Based on the Courtroom, EUIPO might rely, in its evaluation, on the notion of affordable Spaniards, with common sensitivity and tolerance thresholds and who share the indivisible and common values on which the European Union is based (human dignity, freedom, equality and solidarity, and the rules of democracy and the rule of legislation and the best to life and bodily integrity).

EUIPO accurately discovered that these individuals would affiliate the identify of Pablo Escobar with drug trafficking and narco-terrorism and with the crimes and struggling ensuing therefrom, somewhat than along with his attainable good deeds in favour of the poor in Colombia.

For the Courtroom, the commerce mark would due to this fact be perceived as operating counter to the elemental values and ethical requirements prevailing inside Spanish society.

The Courtroom provides that Pablo Escobar’s basic proper to the presumption of innocence has not been infringed as a result of, despite the fact that he was by no means criminally convicted,, he’s publicly perceived in Spain as an emblem of organised crime chargeable for quite a few crimes.


[1] Council Choice 2014/145/CFSP of 17 March 2014 regarding restrictive measures in respect of actions undermining or threatening the territorial integrity, sovereignty and independence of Ukraine (OJ 2022 L 78, p. 16)

[2] Based on Article 2(1)(a) of Choice 2014/145: “1. All funds and financial sources belonging to, or owned, held or managed by: (a) pure individuals chargeable for, supporting or implementing actions or insurance policies which undermine or threaten the territorial integrity, sovereignty and independence of Ukraine, or stability or safety in Ukraine, or which hinder the work of worldwide organisations in Ukraine;”

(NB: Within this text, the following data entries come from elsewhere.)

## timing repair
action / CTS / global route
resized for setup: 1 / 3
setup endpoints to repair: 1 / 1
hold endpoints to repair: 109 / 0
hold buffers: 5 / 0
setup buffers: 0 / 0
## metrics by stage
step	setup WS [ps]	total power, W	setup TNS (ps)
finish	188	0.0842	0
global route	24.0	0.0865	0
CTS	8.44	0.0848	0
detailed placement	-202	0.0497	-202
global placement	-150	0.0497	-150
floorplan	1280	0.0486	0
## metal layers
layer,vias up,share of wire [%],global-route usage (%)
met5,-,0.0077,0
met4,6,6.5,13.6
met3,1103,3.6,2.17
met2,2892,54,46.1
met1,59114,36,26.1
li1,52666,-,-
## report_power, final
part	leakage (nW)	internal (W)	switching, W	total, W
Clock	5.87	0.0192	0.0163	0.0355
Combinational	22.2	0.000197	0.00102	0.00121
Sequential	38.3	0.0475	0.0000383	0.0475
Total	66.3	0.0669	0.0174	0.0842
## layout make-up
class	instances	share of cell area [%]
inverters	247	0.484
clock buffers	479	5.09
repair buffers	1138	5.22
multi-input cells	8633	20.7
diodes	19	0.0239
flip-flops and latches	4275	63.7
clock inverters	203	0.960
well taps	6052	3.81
### config.mk
export PLATFORM = sky130hd
export DESIGN_NAME = fifo_write_arbiter
export DESIGN_NICKNAME = d
export VERILOG_FILES = /design/src/rtl/fifo_write_arbiter.sv
export SDC_FILE = /design/constraint.sdc
export NUM_CORES = 1
export LEC_CHECK = 0
export ABC_CLOCK_PERIOD_IN_PS = 3000
export CAP_MARGIN = 20
export CORE_AREA = 2 2 72 74
export CTS_CLUSTER_SIZE = 14
export DETAILED_ROUTE_END_ITERATION = 10
export DIE_AREA = 0 0 74 76
export MAX_ROUTING_LAYER = met4
export PLACE_DENSITY = 0.68
export SKIP_CTS_REPAIR_TIMING = 1
export SLEW_MARGIN = 10
export SYNTH_ARGS = -nofsm -noshare
export SYNTH_HDL_FRONTEND = slang
export SYNTH_SLANG_ARGS = --single-unit
### constraint.sdc
create_clock -name clk -period 3 [get_ports clk]
set_input_delay 0.3 -clock clk [delete_from_list [all_inputs] [get_ports clk]]
set_output_delay 0.3 -clock clk [all_outputs]
set_load 0.1 [all_outputs]
File: src/rtl/click_event_merge.sv
// Player-input front end: per-channel synchroniser, debouncer and edge detector, merged into one
// serialised event stream with holdoff rate limiting, pending/overrun tracking and an event counter.
module click_event_merge #(
  parameter  int N_CH            = 2,
  parameter  int SYNC_STAGES     = 2,
  parameter  int DEBOUNCE_CYCLES = 65000,
  parameter  int HOLDOFF_CYCLES  = 0,
  parameter  int CNT_W           = 8,
  localparam int CH_W            = (N_CH > 1) ? $clog2(N_CH) : 1
) (
  input  logic             clk,
  input  logic             rst,
  input  logic [N_CH-1:0]  raw_in,
  input  logic [N_CH-1:0]  ch_enable,
  input  logic [N_CH-1:0]  edge_sel,
  input  logic             clr_stats,
  output logic [N_CH-1:0]  ch_level,
  output logic             event_pulse,
  output logic [CH_W-1:0]  event_ch,
  output logic [CNT_W-1:0] event_count,
  output logic [N_CH-1:0]  overrun
);

  localparam int DB_W = (DEBOUNCE_CYCLES > 0) ? $clog2(DEBOUNCE_CYCLES + 1) : 1;
  localparam int HO_W = (HOLDOFF_CYCLES > 0) ? $clog2(HOLDOFF_CYCLES + 1) : 1;

  typedef enum logic {IDLE, HOLD} state_t;

  logic [N_CH-1:0]  sync_out;
  logic [N_CH-1:0]  level_w;
  logic [N_CH-1:0]  prev_reg;
  logic [N_CH-1:0]  edge_w;
  logic [N_CH-1:0]  pending_reg, pending_next;
  logic [N_CH-1:0]  pend_req;
  logic [N_CH-1:0]  grant_vec;
  logic [CH_W-1:0]  grant_idx;
  logic             grant_en;
  logic [N_CH-1:0]  overrun_reg, overrun_next;
  logic [CNT_W-1:0] count_reg, count_next;
  logic             pulse_reg;
  logic [CH_W-1:0]  ch_reg, ch_next;
  logic [HO_W-1:0]  hold_cnt_reg, hold_cnt_next;
  state_t           state_reg, state_next;

  genvar gi;
  generate
    for (gi = 0; gi < N_CH; gi++) begin : g_ch
      logic [SYNC_STAGES-1:0] sync_reg;

      always_ff @(posedge clk) begin
        if (!rst) begin
          sync_reg <= '0;
        end else begin
          sync_reg <= {sync_reg[SYNC_STAGES-2:0], raw_in[gi]};
        end
      end

      assign sync_out[gi] = sync_reg[SYNC_STAGES-1];

      if (DEBOUNCE_CYCLES == 0) begin : g_bypass
        // The last synchroniser flop already gives a registered level.
        assign level_w[gi] = sync_out[gi];
      end else begin : g_debounce
        logic [DB_W-1:0] db_cnt_reg;
        logic            level_reg;

        always_ff @(posedge clk) begin
          if (!rst) begin
            db_cnt_reg <= '0;
            level_reg  <= 1'b0;
          end else if (sync_out[gi] == level_reg) begin
            db_cnt_reg <= '0;
          end else if (db_cnt_reg == DB_W'(DEBOUNCE_CYCLES - 1)) begin
            db_cnt_reg <= '0;
            level_reg  <= ~level_reg;
          end else begin
            db_cnt_reg <= db_cnt_reg + 1'b1;
          end
        end

        assign level_w[gi] = level_reg;
      end
    end
  endgenerate

  always_ff @(posedge clk) begin
    if (!rst) begin
      prev_reg <= '0;
    end else begin
      prev_reg <= level_w;
    end
  end

  assign edge_w   = ((level_w & ~prev_reg & ~edge_sel) | (~level_w & prev_reg & edge_sel)) & ch_enable;
  // A pending bit whose channel was just disabled must not be granted.
  assign pend_req = pending_reg & ch_enable;

  always_comb begin
    grant_idx = '0;
    for (int i = N_CH - 1; i >= 0; i--) begin
      if (pend_req[i]) begin
        grant_idx = CH_W'(i);
      end
    end
  end

  // FSM state register
  always_ff @(posedge clk) begin
    if (!rst) begin
      state_reg    <= IDLE;
      hold_cnt_reg <= '0;
    end else begin
      state_reg    <= state_next;
      hold_cnt_reg <= hold_cnt_next;
    end
  end

  // FSM next state
  always_comb begin
    state_next = state_reg;
    case (state_reg)
      IDLE: begin
        if ((|pend_req) && (HOLDOFF_CYCLES > 0)) begin
          state_next = HOLD;
        end
      end
      HOLD: begin
        if (hold_cnt_reg == HO_W'(1)) begin
          state_next = IDLE;
        end
      end
      default: state_next = IDLE;
    endcase
  end

  // FSM outputs
  always_comb begin
    grant_en      = 1'b0;
    grant_vec     = '0;
    hold_cnt_next = hold_cnt_reg;
    ch_next       = ch_reg;
    case (state_reg)
      IDLE: begin
        if (|pend_req) begin
          grant_en             = 1'b1;
          grant_vec[grant_idx] = 1'b1;
          ch_next              = grant_idx;
          hold_cnt_next        = HO_W'(HOLDOFF_CYCLES);
        end
      end
      HOLD: begin
        hold_cnt_next = hold_cnt_reg - 1'b1;
      end
      default: ;
    endcase
  end

  always_comb begin
    pending_next = (edge_w | (pending_reg & ~grant_vec)) & ch_enable;
    overrun_next = (clr_stats ? '0 : overrun_reg) | (edge_w & pending_reg & ~grant_vec);
    count_next   = clr_stats ? '0 : count_reg;
    if (grant_en && (count_next != {CNT_W{1'b1}})) begin
      count_next = count_next + 1'b1;
    end
  end

  always_ff @(posedge clk) begin
    if (!rst) begin
      pending_reg <= '0;
      overrun_reg <= '0;
      count_reg   <= '0;
      pulse_reg   <= 1'b0;
      ch_reg      <= '0;
    end else begin
      pending_reg <= pending_next;
      overrun_reg <= overrun_next;
      count_reg   <= count_next;
      pulse_reg   <= grant_en;
      ch_reg      <= ch_next;
    end
  end

  assign ch_level    = level_w;
  assign event_pulse = pulse_reg;
  assign event_ch    = ch_reg;
  assign event_count = count_reg;
  assign overrun     = overrun_reg;

endmodule
--- src/rtl/key_debounce_multi_pkg.sv ---
// rtl/key_debounce_multi_pkg.sv - shared types for the multi-channel key debouncer
package key_debounce_multi_pkg;

    typedef enum logic [1:0] {
        ST_IDLE      = 2'd0,
        ST_PRESS_CHK = 2'd1,
        ST_HELD      = 2'd2,
        ST_REL_CHK   = 2'd3
    } deb_state_e;

    localparam int SYNC_STAGES = 2;

endpackage

--- src/rtl/key_debounce_multi_ch.sv ---
// rtl/key_debounce_multi_ch.sv - one key channel: 2-FF sync, press/release debounce, long-press strobe
module key_debounce_multi_ch
    import key_debounce_multi_pkg::*;
#(
    parameter int ACT_LOW  = 0,
    parameter int DEB_CNT  = 10,
    parameter int DEB_W    = 4,
    parameter int LONG_CNT = 200,
    parameter int LONG_W   = 8
) (
    input  logic clk,
    input  logic sys_rst_n,
    input  logic tick_en,
    input  logic key_in,
    output logic key_level,
    output logic key_press,
    output logic key_release,
    output logic key_long
);

    localparam logic              INV_BIT   = ACT_LOW[0];
    localparam logic [DEB_W-1:0]  DEB_LAST  = DEB_W'(DEB_CNT - 1);
    localparam logic [LONG_W-1:0] LONG_LAST = LONG_W'((LONG_CNT == 0) ? 0 : LONG_CNT - 1);
    localparam logic              LONG_EN   = (LONG_CNT != 0);

    logic [SYNC_STAGES-1:0] sync_q;
    logic                   raw;
    deb_state_e             state;
    logic [DEB_W-1:0]       deb_cnt;
    logic [LONG_W-1:0]      hold_cnt;
    logic                   long_done;

    // Sync FFs reset to the electrically idle level so raw starts inactive.
    always_ff @(posedge clk or negedge sys_rst_n) begin
        if (!sys_rst_n) begin
            sync_q <= {SYNC_STAGES{INV_BIT}};
        end else begin
            sync_q <= {sync_q[SYNC_STAGES-2:0], key_in};
        end
    end

    assign raw = sync_q[SYNC_STAGES-1] ^ INV_BIT;

    always_ff @(posedge clk or negedge sys_rst_n) begin
        if (!sys_rst_n) begin
            state       <= ST_IDLE;
            deb_cnt     <= '0;
            hold_cnt    <= '0;
            long_done   <= 1'b0;
            key_level   <= 1'b0;
            key_press   <= 1'b0;
            key_release <= 1'b0;
            key_long    <= 1'b0;
        end else begin
            key_press   <= 1'b0;
            key_release <= 1'b0;
            key_long    <= 1'b0;
            case (state)
                ST_IDLE: begin
                    if (raw) begin
                        state   <= ST_PRESS_CHK;
                        deb_cnt <= '0;
                    end
                end
                ST_PRESS_CHK: begin
                    if (!raw) begin
                        state   <= ST_IDLE;
                        deb_cnt <= '0;
                    end else if (tick_en) begin
                        if (deb_cnt == DEB_LAST) begin
                            state     <= ST_HELD;
                            deb_cnt   <= '0;
                            hold_cnt  <= '0;
                            long_done <= 1'b0;
                            key_level <= 1'b1;
                            key_press <= 1'b1;
                        end else begin
                            deb_cnt <= deb_cnt + 1'b1;
                        end
                    end
                end
                ST_HELD: begin
                    if (!raw) begin
                        state   <= ST_REL_CHK;
                        deb_cnt <= '0;
                    end else if (tick_en && !long_done && LONG_EN) begin
                        // hold_cnt stays frozen once long_done is set, so it never wraps
                        if (hold_cnt == LONG_LAST) begin
                            key_long  <= 1'b1;
                            long_done <= 1'b1;
                        end else begin
                            hold_cnt <= hold_cnt + 1'b1;
                        end
                    end
                end
                ST_REL_CHK: begin
                    if (raw) begin
                        state   <= ST_HELD;
                        deb_cnt <= '0;
                    end else if (tick_en) begin
                        if (deb_cnt == DEB_LAST) begin
                            state       <= ST_IDLE;
                            deb_cnt     <= '0;
                            hold_cnt    <= '0;
                            long_done   <= 1'b0;
                            key_level   <= 1'b0;
                            key_release <= 1'b1;
                        end else begin
                            deb_cnt <= deb_cnt + 1'b1;
                        end
                    end
                end
                default: begin
                    state     <= ST_IDLE;
                    deb_cnt   <= '0;
                    hold_cnt  <= '0;
                    long_done <= 1'b0;
                    key_level <= 1'b0;
                end
            endcase
        end
    end

endmodule

--- src/rtl/key_debounce_multi.sv ---
// rtl/key_debounce_multi.sv - N independent debounced key channels on a shared tick
module key_debounce_multi
    import key_debounce_multi_pkg::*;
#(
    parameter int N_KEYS   = 4,
    parameter int ACT_LOW  = 0,
    parameter int DEB_CNT  = 10,
    parameter int DEB_W    = 4,
    parameter int LONG_CNT = 200,
    parameter int LONG_W   = 8
) (
    input  logic              clk,
    input  logic              sys_rst_n,
    input  logic              tick_en,
    input  logic [N_KEYS-1:0] key_in,
    output logic [N_KEYS-1:0] key_level,
    output logic [N_KEYS-1:0] key_press,
    output logic [N_KEYS-1:0] key_release,
    output logic [N_KEYS-1:0] key_long
);

    for (genvar i = 0; i < N_KEYS; i++) begin : g_ch
        key_debounce_multi_ch #(
            .ACT_LOW  (ACT_LOW),
            .DEB_CNT  (DEB_CNT),
            .DEB_W    (DEB_W),
            .LONG_CNT (LONG_CNT),
            .LONG_W   (LONG_W)
        ) u_ch (
            .clk         (clk),
            .sys_rst_n   (sys_rst_n),
            .tick_en     (tick_en),
            .key_in      (key_in[i]),
            .key_level   (key_level[i]),
            .key_press   (key_press[i]),
            .key_release (key_release[i]),
            .key_long    (key_long[i])
        );
    end

endmodule
--- config.mk ---
export PLATFORM = sky130hd
export DESIGN_NAME = key_debounce_multi
export DESIGN_NICKNAME = d
export VERILOG_FILES = /design/src/rtl/key_debounce_multi_pkg.sv /design/src/rtl/key_debounce_multi_ch.sv /design/src/rtl/key_debounce_multi.sv
export SDC_FILE = /design/constraint.sdc
export NUM_CORES = 1
export LEC_CHECK = 0
export CORE_MARGIN = 4
export CORE_UTILIZATION = 40
export DETAILED_ROUTE_END_ITERATION = 12
export SYNTH_ARGS = -nofsm -noshare
export SYNTH_HDL_FRONTEND = slang
export SYNTH_SLANG_ARGS = --single-unit
--- constraint.sdc ---
create_clock -name clk -period 2.33 [get_ports clk]
set_input_delay 0.466 -clock clk [delete_from_list [all_inputs] [get_ports clk]]
set_output_delay 0.466 -clock clk [all_outputs]
set_load 0.01 [all_outputs]
==> run_results.csv, run 1 <==
group,metric,value,unit
timing,rsz0062_at_grt,"false",
floorplanning,die_w,109.2,um
clock_tree,cts_resized,0,
timing,tns,0,ns
timing,slew_headroom,0.5990,
synth,synth_cells,408,
floorplanning,start_util,0.4154,
detailed_routing,routedWlPerCell,12.72,um
pwr,comb_power_share,0.039,
worst_setup_path,cp.arrival,2.20,ns
clock_tree,post-cts-setup-buffers,0,
synth,ys_async_sr_fraction,1.000,
floorplanning,fp.dieH,109.2,um
run_status,status,"finished, final reports clean",
pwr,p_clk_frac,0.425,
timing,max_freq,519.8,MHz
synth,yosys_most_used_dff,"dfrtp_1",
pwr,p_leak,2.101,nW
pwr,intPower,0.002205,W
detailed_routing,dr_total_vias,2984,
grt,grt_pass1_wl,13130,um
floorplanning,fp.coreArea,0.009864,sq mm
timing,slew_violations,0,
synth,yosys_warnings,0,
finish,area_growth,14.93,%
clock_tree,cts_root_buf,"clkbuf_8",
placement,io_buffers,22,
synth,synth_most_common_cell,"dfrtp_1",
floorplanning,io_pins,23,
grt,first_global_vias,2929,
detailed_routing,firstDrtPassIters,4,
synth,synth_area_leader_cell,"dfrtp_1",
worst_setup_path,required,2.61,ns
clock_tree,cts.sinks,84,
worst_setup_path,cp-start-kind,"flip-flop",
placement,finalWeightedCongestion,0.8135,
pwr,pwr-share-seq,0.535,
synth,synth_commonest_cells,"dfrtp_1 (84), nor2_1 (37), nand2_1 (36)",
placement,dp_hpwl,5054,um
synth,synth_nets,427,
synth,yosysSeqAreaShare,0.5130,
detailed_routing,via_per_inst,5.226,
flow_run,maxCapViolations,0,
synth,syn_area,0.004098,sq mm
timing,period_share,0.8257,
min_path,hold_class,"input pin to asynchronous set/reset pin",
pwr,swShare,0.2132,
timing,setup_viol,0,
clock_tree,clock_path_buffers,2,
grt,grt_remaining_overflow,0,
clock_tree,clkLatencyLatePin,0.36,ns
synth,yosysUniqueCellTypes,46,
floorplanning,rows,36,
clock_tree,numCtsBuffers,9,
timing,post-route-min-period,1.924,ns
worst_setup_path,critical_path_class,"flip-flop to flip-flop",
synth,synth-seq-cells,84,
finish,fin_nets,452,
synth,synth_edf_count,0,
detailed_routing,routed_wl,7262,um
worst_setup_path,cp_max_fo,10,
timing,finClkSkew,0.01248,ns
finish,num-fill-cells,915,
clock_tree,clk_pin_slew,0.08,ns
detailed_routing,ant_nets,0,
grt,antenna_found_initial,0,
pwr,p_per_area,595.1,mW/mm^2
timing,layout_setup_ws,0.4062,ns
detailed_routing,drcViolationCount,0,
synth,synth_top_area_frac,0.5130,
worst_setup_path,end_kind,"flip-flop",
pwr,power.switching,0.0005976,W
detailed_routing,dr.first_iter.drc_count,179,
finish,num_antenna_cells,0,
clock_tree,tritoncts,"yes",
grt,grt_usage,0.1378,
clock_tree,cts_hold_buffers,0,
synth,syn_area_per_cell,10.04,sq um
finish,drive_above_1_share,0.1073,
clock_tree,htreeDepth,3,
floorplanning,die_area,0.01193,sq mm
pwr,ir_worst_vdd,0.3601,mV
placement,dp_slack,0.03952,ns
timing,max_slew.worst_pin.slew,0.6015,ns
synth,synthTopCellsByArea,"dfrtp_1 (51%), ha_1 (3.7%), nor2_1 (3.4%)",
timing,hold_violations,0,
grt,grt_max_degree,48,
[layer usage]
metal,up-vias,part of all wire,global-route usage
met4,0,0.016,0.04809
li1,1482,-,-
met2,34,0.48,0.2268
met3,11,0.035,0.03908
met5,-,0,0
met1,1457,0.47,0.1739
[worst paths after layout]
kind | cells past startpoint | endpoint | from | slack, ns
worst max-delay path | 6 | g_ch[3].u_ch.hold_cnt[4]$_DFFE_PN0P_ | g_ch[3].u_ch.state[0]$_DFFE_PN0P_ | 0.41
worst min-delay path | 1 | g_ch[0].u_ch.key_long$_DFF_PN0_ | sys_rst_n | 0.11
worst max register to register | 6 | g_ch[3].u_ch.hold_cnt[4]$_DFFE_PN0P_ | g_ch[3].u_ch.state[0]$_DFFE_PN0P_ | 0.41
worst min register to register | 0 | g_ch[0].u_ch.sync_q[1]$_DFF_PN0_ | g_ch[0].u_ch.sync_q[0]$_DFF_PN0_ | 0.36
max in group asynchronous | 2 | g_ch[1].u_ch.hold_cnt[7]$_DFFE_PN0P_ | sys_rst_n | 1.63
min in group clk | 0 | g_ch[0].u_ch.sync_q[1]$_DFF_PN0_ | g_ch[0].u_ch.sync_q[0]$_DFF_PN0_ | 0.36
[per-stage QoR]
| stage | power [W] | util | cell area, sq um | hold WS (ns) | std cells |
|---|---|---|---|---|---|
| 6_report | 0.002803 | 0.4774 | 4710 | 0.1140 | 571 |
| 4_1_cts | 0.002867 | 0.4774 | 4710 | 0.1195 | 571 |
| 3_3_place_gp | 0.001641 | 0.4536 | 4474 | 0.3343 | 555 |
| 3_5_place_dp | 0.001644 | 0.4536 | 4474 | 0.3393 | 555 |
| 2_1_floorplan | 0.001576 | - | 4098 | 0.1704 | 408 |
| 5_1_grt | 0.002932 | 0.4774 | 4710 | 0.1492 | 571 |
[sequential cells by signal (all words and copies together), names as in the netlist, named ones only]
| name | count |
|---|---|
| g_ch.u_ch.deb_cnt | 16 |
| g_ch.u_ch.hold_cnt | 32 |
| g_ch.u_ch.key_level | 4 |
| g_ch.u_ch.key_long | 4 |
| g_ch.u_ch.key_press | 4 |
| g_ch.u_ch.key_release | 4 |
| g_ch.u_ch.long_done | 4 |
| g_ch.u_ch.state | 4 |
| g_ch.u_ch.sync_q | 8 |
[logic make-up after synthesis]
logic type,after synthesis,synth area share
mux,5,0.01374
xor+xnor,22,0.04885
flops,84,0.5130
fa+ha+maj,12,0.03664
buf+inv,38,0.05160
simple gates,170,0.2205
compound gates,77,0.1157
[critical path, cell delays in order (launching register included)]
cell      delay, ns
dfrtp_1        0.48
and2b_1        0.34
o211ai_1       0.14
a21o_1         0.26
buf_4          0.16
or3_1          0.34
a21oi_1        0.14
[cell type report]
cell class                      count  area, sq um  area share
Clock buffer                       12        165.2     0.03507
Clock inverter                      4        70.07     0.01488
Inverter                            9        33.78    0.007173
Multi-Input combinational cell    286         1784      0.3789
Sequential cell                    84         2102      0.4463
Tap cell                          133        166.4     0.03533
Timing Repair Buffer               43        387.9     0.08236
[power by group through the flow]
stage / Sequential, W / Combinational (W) / Clock (W)
6_report: 0.00150 / 0.000111 / 0.00119
5_1_grt: 0.00150 / 0.000130 / 0.00130
4_1_cts: 0.00150 / 0.000115 / 0.00125
3_5_place_dp: 0.00153 / 0.000115 / 0
3_3_place_gp: 0.00153 / 0.000112 / 0
2_1_floorplan: 0.00152 / 0.0000578 / 0
[layout by cell type, fill, tap and decap left out, types with 9 or more instances in the layout]
master	count
xnor2_1	10
clkbuf_8	12
ha_1	12
a21oi_1	20
buf_4	21
nand2_1	36
or3_1	9
nor2_1	37
xor2_1	11
clkdlybuf4s50_1	21
inv_1	9
o21ai_0	26
nand4_1	10
nand3_1	20
dfrtp_1	84
(Power assumes the default switching activity.)
==> run 2: changes to the inputs <==
clock period = 1.8 ns   (was 2.33 ns; I/O delays follow)
==> run 2 against run 1 <==
Net effect: power is 24% higher; count of clock-buffer cells in the layout stayed put; sequential cell count stayed put; sequential power is 29% higher; combinational power is 56% higher; routed wire length is 4.2% higher.
==> run_results.csv, run 2 (synthesis gave the netlist of run 1 again) <==
group,metric,value,unit
detailed_routing,routedWlPerCell,12.70,um
floorplanning,fp.coreArea,0.009864,sq mm
detailed_routing,firstDrtPassIters,4,
grt,grt_max_degree,33,
placement,dp_hpwl,5283,um
clock_tree,tritoncts,"yes",
finish,largestRegisters,"g_ch.u_ch.hold_cnt x32, g_ch.u_ch.deb_cnt x16, g_ch.u_ch.sync_q x8",
clock_tree,numCtsBuffers,9,
clock_tree,clock_path_buffers,2,
timing,max_freq,568.1,MHz
worst_setup_path,r2r_slack,0.04,ns
clock_tree,htreeDepth,3,
finish,largest_reg_flops,32,
pwr,p_leak,2.226,nW
pwr,ir_worst_vdd,0.5317,mV
finish,drive_above_1_share,0.1857,
flow_run,maxCapViolations,0,
worst_setup_path,cp-start-kind,"flip-flop",
finish,fin_nets,477,
finish,final_common_cell,"dfrtp_1",
finish,top_register,"g_ch.u_ch.hold_cnt",
worst_setup_path,end_kind,"flip-flop",
run_status,status,"finished, final reports clean",
floorplanning,die_area,0.01193,sq mm
grt,grt_remaining_overflow,0,
worst_setup_path,cp_cell_sequence,"and2b_1, o211ai_1, a21o_4, buf_6, or4_4, nand2_2",
placement,placedCellCount,576,
grt,first_global_vias,3026,
timing,tns,0,ns
clock_tree,clk_pin_slew,0.08,ns
clock_tree,cts_root_buf,"clkbuf_8",
pwr,power,0.003472,W
worst_setup_path,required,2.09,ns
placement,finalWeightedCongestion,0.8112,
min_path,hold_class,"flip-flop to flip-flop",
timing,hold_violations,0,
placement,io_buffers,22,
detailed_routing,routed_wl,7567,um
floorplanning,die_w,109.2,um
finish,num_antenna_cells,0,
detailed_routing,drcViolationCount,0,
worst_setup_path,cp_max_fo,6,
timing,slew_violations,0,
timing,finClkSkew,0.007285,ns
timing,setup_viol,0,
timing,rsz0062_at_grt,"true",
floorplanning,io_pins,23,
finish,fin_util,0.5013,
finish,area_growth,20.67,%
detailed_routing,dr.first_iter.drc_count,96,
worst_setup_path,max_stage_delay,0.41,ns
detailed_routing,via_per_inst,5.076,
grt,antenna_found_initial,0,
timing,period_share,0.9779,
floorplanning,fp.dieH,109.2,um
timing,post-route-min-period,1.760,ns
detailed_routing,dr_total_vias,3025,
clock_tree,cts.sinks,84,
worst_setup_path,slowest_stage,"or4_4",
grt,grt_usage,0.1403,
timing,slew_headroom,0.7361,
timing,max_slew.worst_pin.slew,0.3931,ns
worst_setup_path,cp_num_buf_inv,1,
worst_setup_path,critical_path_class,"flip-flop to flip-flop",
worst_setup_path,cp.arrival,2.05,ns
timing,hold_slack,0.3500,ns
detailed_routing,ant_nets,0,
clock_tree,clkLatencyLatePin,0.35,ns
grt,grt_pass1_wl,13400,um
pwr,p_per_area,702.1,mW/mm^2
floorplanning,start_util,0.4154,
finish,fin_cells,596,
finish,most-common-layout-cells,"dfrtp_1 (82), buf_4 (42), nor2_1 (36)",
floorplanning,rows,36,
worst_setup_path,crit_family,"simple AND/OR/NAND/NOR gates",
## run 2: changes by cell type in the layout (fill, tap and decap cells not counted), moves of 2 or more
| cell | delta |
|---|---|
| or4_4 | +3 |
| buf_6 | +2 |
| nand2_1 | -2 |
| or4_1 | -3 |
| buf_4 | +21 |
| a21oi_1 | -3 |
| nand2_2 | +2 |
| dfrtp_1 | -2 |
| a21oi_2 | +3 |
| dfrtp_2 | +2 |
## run 2: final timing paths
path	start	endpoint	cells past startpoint
worst max-delay path	g_ch[3].u_ch.state[0]$_DFFE_PN0P_	g_ch[3].u_ch.hold_cnt[3]$_DFFE_PN0P_	6
worst min-delay path	g_ch[3].u_ch.sync_q[0]$_DFF_PN0_	g_ch[3].u_ch.sync_q[1]$_DFF_PN0_	0
worst max register to register	g_ch[3].u_ch.state[0]$_DFFE_PN0P_	g_ch[3].u_ch.hold_cnt[3]$_DFFE_PN0P_	6
worst min register to register	g_ch[3].u_ch.sync_q[0]$_DFF_PN0_	g_ch[3].u_ch.sync_q[1]$_DFF_PN0_	0
max in group asynchronous	sys_rst_n	asynchronous set/reset pin	3
min in group asynchronous	sys_rst_n	g_ch[0].u_ch.key_long$_DFF_PN0_	2
## run 2: stage by stage
| stage | worst slack [ns] | instance area (sq um) |
|---|---|---|
| after global placement | -0.3419 | 4647 |
| final | 0.03986 | 4945 |
| after detailed placement | -0.3754 | 4647 |
| after global routing | -0.04808 | 4945 |
| after floorplan | 0.01400 | 4100 |
| after CTS | 0.002512 | 4880 |
## run 2: cell type report
type	count	area, sq um
Fill cell	891	4920
Sequential cell	84	2105
Multi-Input combinational cell	286	1837
Timing Repair Buffer	68	600.6
Tap cell	133	166.4
Clock buffer	12	155.1
Clock inverter	4	47.55
Inverter	9	33.78
## run 2: what timing repair did
action / 4_1_cts / 5_1_grt
setup buffers: 2 / 1
pin swaps: 4 / 4
resized for setup: 2 / 16
setup endpoints to repair: 3 / 20
hold endpoints to repair: 25 / 0
hold buffers: 1 / 0
## run 2: layer usage
layer	routed length, um	track usage	up-vias
met2	3569	0.2285	34
met5	0	0	-
met3	203	0.04026	8
met4	104	0.05165	0
met1	3688	0.1776	1460
li1	-	-	1523
## run 2: power breakdown
| part | switching, W | internal, W |
|---|---|---|
| combinational | 0.000102 | 0.0000707 |
| clock | 0.000652 | 0.000713 |
| sequential | 0.0000248 | 0.00191 |
| total | 0.000779 | 0.00269 |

[3] Based on Article 2(1)(d) of Choice 2014/145 supplies: : “1. All funds and financial sources belonging to, or owned, held or managed by: (d) pure or authorized individuals, entities or our bodies supporting, materially or financially, or benefitting from Russian decision-makers chargeable for the annexation of Crimea or the destabilisation of Ukraine;”

[4] Judgement of 12 November 2013, North Drilling v. Council, T 552/12, not printed, EU:T:2013:590, p. 25.

[5] Judgement of 18 July 2013, Fee v. Kadi, C-584/10 P, C 593/10 P e C 595/10 P, EU:C:2013:518, p. 119.

[6] Judgement of 30 November 2016, Rotenberg v. Council, T- 720/14, EU:T:2016:689, p. 74.